---
title: Custom tokenizer
description: Swap the default word counter for js-tiktoken or any BPE tokenizer.
---

By default Dualmark counts tokens with a whitespace-split word counter. For accurate BPE counts (e.g. matching OpenAI model billing), plug in a custom tokenizer.

## Quick start with js-tiktoken

### 1. Install js-tiktoken

<Tabs items={["bun", "npm", "yarn"]}>
<Tab value="bun">
```bash
bun add js-tiktoken
```
</Tab>
<Tab value="npm">
```bash
npm install js-tiktoken
```
</Tab>
<Tab value="yarn">
```bash
yarn add js-tiktoken
```
</Tab>
</Tabs>

### 2. Create a tokenizer module

```ts title="src/aeo-tokenizer.ts"
import { encodingForModel } from "js-tiktoken";

const encoder = encodingForModel("gpt-4o");

export default function tokenizer(text: string): number {
  return encoder.encode(text).length;
}
```

Export a default function with the signature `(text: string) => number`.

### 3. Wire it up

Config varies by adapter:

<Tabs items={["Astro", "Next.js", "SvelteKit", "Vercel", "Cloudflare", "Deno"]}>
<Tab value="Astro">

Astro code-generates route files at build time, so closures can't be serialized.

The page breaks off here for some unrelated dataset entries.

### src/rtl/idct_pkg.sv
// Shared widths, types and constants of the 8x8 shift-add inverse transform.
package idct_pkg;

   localparam int LANES       = 8;
   localparam int WORD_W      = 16;
   localparam int ACC_W       = 20;
   localparam int PIX_W       = 12;
   localparam int ROUND_SHIFT = 5;
   localparam int ROUND_ADD   = 16;
   localparam int IDX_W       = $clog2(LANES);
   localparam int CNT_W       = $clog2(LANES + 1);

   localparam logic [IDX_W-1:0] LAST_ROW = IDX_W'(LANES - 1);

   typedef logic signed [WORD_W-1:0] word_type;
   typedef logic signed [ACC_W-1:0]  acc_type;
   typedef logic signed [PIX_W-1:0]  pix_type;

   typedef word_type vec_type [LANES];
   typedef vec_type  mat_type [LANES];
   typedef pix_type  pix_row_type [LANES];
   typedef pix_row_type pix_mat_type [LANES];

endpackage

### src/rtl/idct_xform.sv
// One 8-point shift-add inverse transform lane, results wrapped to 16 bits.
module idct_xform (
   input  idct_pkg::vec_type x,
   output idct_pkg::vec_type y
);
   import idct_pkg::*;

   acc_type e0, e1, e2, e3, q4, q5, q6, q7;
   acc_type s5, s7;
   acc_type p0, p1, p2, p3, p4, p5, p6, p7;
   acc_type r0, r1, r2, r3, r4, r5, r6, r7;

   always_comb begin
      e0 = ACC_W'(x[0]);
      e1 = ACC_W'(x[4]);
      e2 = ACC_W'(x[2]);
      e3 = ACC_W'(x[6]);
      q4 = ACC_W'(x[1]);
      q5 = ACC_W'(x[5]);
      q6 = ACC_W'(x[3]);
      q7 = ACC_W'(x[7]);

      s5 = q5 + q6;
      s7 = q5 - q6;

      p4 = q4 + s5;
      p5 = q4 - s5;
      p6 = q7 + s7;
      p7 = q7 - s7;

      p0 = e0 + e1;
      p1 = e0 - e1;
      p2 = e2 + (e2 >>> 2) + (e3 >>> 1);
      p3 = (e2 >>> 1) - e3 - (e3 >>> 2);

      r4 = (p7 >>> 2) + p4 + (p4 >>> 2) - (p4 >>> 4);
      r7 = (p4 >>> 2) - p7 - (p7 >>> 2) + (p7 >>> 4);
      r5 = p5 - p6 + (p6 >>> 2) + (p6 >>> 4);
      r6 = p6 + p5 - (p5 >>> 2) - (p5 >>> 4);

      r0 = p0 + p2;
      r1 = p1 + p3;
      r2 = p1 - p3;
      r3 = p0 - p2;

      y[0] = WORD_W'(r0 + r4);
      y[1] = WORD_W'(r1 + r5);
      y[2] = WORD_W'(r2 + r6);
      y[3] = WORD_W'(r3 + r7);
      y[4] = WORD_W'(r3 - r7);
      y[5] = WORD_W'(r2 - r6);
      y[6] = WORD_W'(r1 - r5);
      y[7] = WORD_W'(r0 - r4);
   end

endmodule
**src/rtl/core/dpid_pkg.sv**
```systemverilog
// ----------------------------------------------------------------------------
// dpid_pkg
// Shared widths, codes and payload types of the drive-distance PID block.
// ----------------------------------------------------------------------------
package dpid_pkg;

  localparam int POSITION_BITS = 32;
  localparam int INTEGRAL_BITS = 48;

  localparam int GAIN_W      = 24;
  localparam int CFG_DATA_W  = 24;
  localparam int CFG_INDEX_W = 3;
  localparam int BAND_W      = 16;
  localparam int TICK_W      = 10;
  localparam int LIMIT_W     = 15;
  localparam int DRIVE_W     = 16;
  localparam int STATUS_W    = 2;
  localparam int GAIN_SHIFT  = 12;

  localparam int SCALE_W     = 18;
  localparam logic signed [SCALE_W-1:0] DIST_SCALE = 18'sd117342;
  localparam int ROUND_SHIFT = 16;
  localparam int TPROD_W     = GAIN_W + SCALE_W;
  localparam int TARGET_W    = TPROD_W - ROUND_SHIFT;
  localparam logic signed [TPROD_W-1:0] ROUND_HALF = TPROD_W'(32768);

  localparam int DIFF_W    = POSITION_BITS + 1;
  localparam int LR_W      = POSITION_BITS + 2;
  localparam int AVG_W     = POSITION_BITS + 1;
  localparam int ERR_RAW_W = ((AVG_W > TARGET_W) ? AVG_W : TARGET_W) + 1;
  localparam int DERIV_W   = POSITION_BITS + 1;
  localparam int SUM_RAW_W = ((INTEGRAL_BITS > POSITION_BITS) ? INTEGRAL_BITS
                                                              : POSITION_BITS) + 1;
  localparam int I_LO_W    = INTEGRAL_BITS / 2;
  localparam int I_HI_W    = INTEGRAL_BITS - I_LO_W;

  localparam int PP_W    = GAIN_W + POSITION_BITS;
  localparam int PILO_W  = GAIN_W + I_LO_W + 1;
  localparam int PIHI_W  = GAIN_W + I_HI_W;
  localparam int PD_W    = GAIN_W + DERIV_W;
  localparam int ACC_W   = GAIN_W + INTEGRAL_BITS + 2;
  localparam int QUO_W   = ACC_W - GAIN_SHIFT;

  localparam int S_DATA_W   = ((2 * POSITION_BITS + 7) / 8) * 8;
  localparam int DRIVE_LSB  = 0;
  localparam int STATUS_LSB = DRIVE_W;
  localparam int ERROR_LSB  = DRIVE_W + STATUS_W;
  localparam int OUT_BITS   = ERROR_LSB + POSITION_BITS;
  localparam int M_DATA_W   = ((OUT_BITS + 7) / 8) * 8;

  localparam logic [POSITION_BITS-1:0] POS_MAX = {1'b0, {(POSITION_BITS-1){1'b1}}};
  localparam logic [POSITION_BITS-1:0] POS_MIN = {1'b1, {(POSITION_BITS-1){1'b0}}};
  localparam logic [INTEGRAL_BITS-1:0] INT_MAX = {1'b0, {(INTEGRAL_BITS-1){1'b1}}};
  localparam logic [INTEGRAL_BITS-1:0] INT_MIN = {1'b1, {(INTEGRAL_BITS-1){1'b0}}};
  localparam logic [TICK_W-1:0]        TICK_MAX = {TICK_W{1'b1}};

  localparam logic ACT_START = 1'b0;
  localparam logic ACT_TICK  = 1'b1;

  typedef enum logic [STATUS_W-1:0] {
    ST_RUNNING = 2'd0,
    ST_SETTLED = 2'd1,
    ST_TIMEOUT = 2'd2,
    ST_IDLE    = 2'd3
  } status_t;

  typedef enum logic [CFG_INDEX_W-1:0] {
    REG_TARGET = 3'd0,
    REG_P_GAIN = 3'd1,
    REG_I_GAIN = 3'd2,
    REG_D_GAIN = 3'd3,
    REG_BAND   = 3'd4,
    REG_MAX    = 3'd5,
    REG_LIMIT  = 3'd6
  } cfg_index_t;

  typedef struct packed {
    logic signed [GAIN_W-1:0] p_gain;
    logic signed [GAIN_W-1:0] i_gain;
    logic signed [GAIN_W-1:0] d_gain;
    logic [LIMIT_W-1:0]       output_limit;
  } gain_set_t;

  typedef struct packed {
    logic signed [TARGET_W-1:0] target;
    logic [BAND_W-1:0]          settle_band;
    logic [TICK_W-1:0]          max_ticks;
  } move_set_t;

  typedef struct packed {
    logic signed [POSITION_BITS-1:0] err;
    logic signed [INTEGRAL_BITS-1:0] err_sum;
    logic signed [DERIV_W-1:0]       deriv;
    status_t                         status;
    logic                            hold;
  } track_t;

endpackage

```
**src/rtl/core/dpid_cfg.sv**
```systemverilog
// ----------------------------------------------------------------------------
// dpid_cfg
// Configuration registers and the registered target distance in 1/16 degree.
// ----------------------------------------------------------------------------
module dpid_cfg (
  input  logic                              clk,
  input  logic                              rst,
  input  logic                              cfg_write,
  input  logic [dpid_pkg::CFG_INDEX_W-1:0]  cfg_index,
  input  logic [dpid_pkg::CFG_DATA_W-1:0]   cfg_data,
  output dpid_pkg::gain_set_t               gains,
  output dpid_pkg::move_set_t               move
);
  import dpid_pkg::*;

  logic signed [GAIN_W-1:0]   p_gain;
  logic signed [GAIN_W-1:0]   i_gain;
  logic signed [GAIN_W-1:0]   d_gain;
  logic [BAND_W-1:0]          settle_band;
  logic [TICK_W-1:0]          max_ticks;
  logic [LIMIT_W-1:0]         output_limit;
  logic signed [TARGET_W-1:0] target;
  logic signed [TPROD_W-1:0]  target_round;

  // Inches in 1/256 to degrees in 1/16 for a 4-inch wheel, rounded.
  assign target_round = TPROD_W'($signed(cfg_data[GAIN_W-1:0])) * TPROD_W'(DIST_SCALE)
                      + ROUND_HALF;

  always_ff @(posedge clk) begin
    if (rst) begin
      target       <= '0;
      p_gain       <= '0;
      i_gain       <= '0;
      d_gain       <= '0;
      settle_band  <= BAND_W'(80);
      max_ticks    <= TICK_W'(150);
      output_limit <= LIMIT_W'(25600);
    end else if (cfg_write) begin
      case (cfg_index_t'(cfg_index))
        REG_TARGET: target       <= target_round[ROUND_SHIFT +: TARGET_W];
        REG_P_GAIN: p_gain       <= cfg_data[GAIN_W-1:0];
        REG_I_GAIN: i_gain       <= cfg_data[GAIN_W-1:0];
        REG_D_GAIN: d_gain       <= cfg_data[GAIN_W-1:0];
        REG_BAND:   settle_band  <= cfg_data[BAND_W-1:0];
        REG_MAX:    max_ticks    <= cfg_data[TICK_W-1:0];
        REG_LIMIT:  output_limit <= cfg_data[LIMIT_W-1:0];
        default: begin
        end
      endcase
    end
  end

  assign gains.p_gain       = p_gain;
  assign gains.i_gain       = i_gain;
  assign gains.d_gain       = d_gain;
  assign gains.output_limit = output_limit;
  assign move.target        = target;
  assign move.settle_band   = settle_band;
  assign move.max_ticks     = max_ticks;

endmodule

```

Pass a **module path** instead:

```js title="astro.config.mjs"
import dualmark from "@dualmark/astro";

export default defineConfig({
  integrations: [
    dualmark({
      siteUrl: "https://example.com",
      collections: { blog: { converter: "blog" } },
      tokenizer: "./src/aeo-tokenizer.ts",
    }),
  ],
});
```

The generated routes will `import` your module directly -- no serialization issues with closed-over encoders.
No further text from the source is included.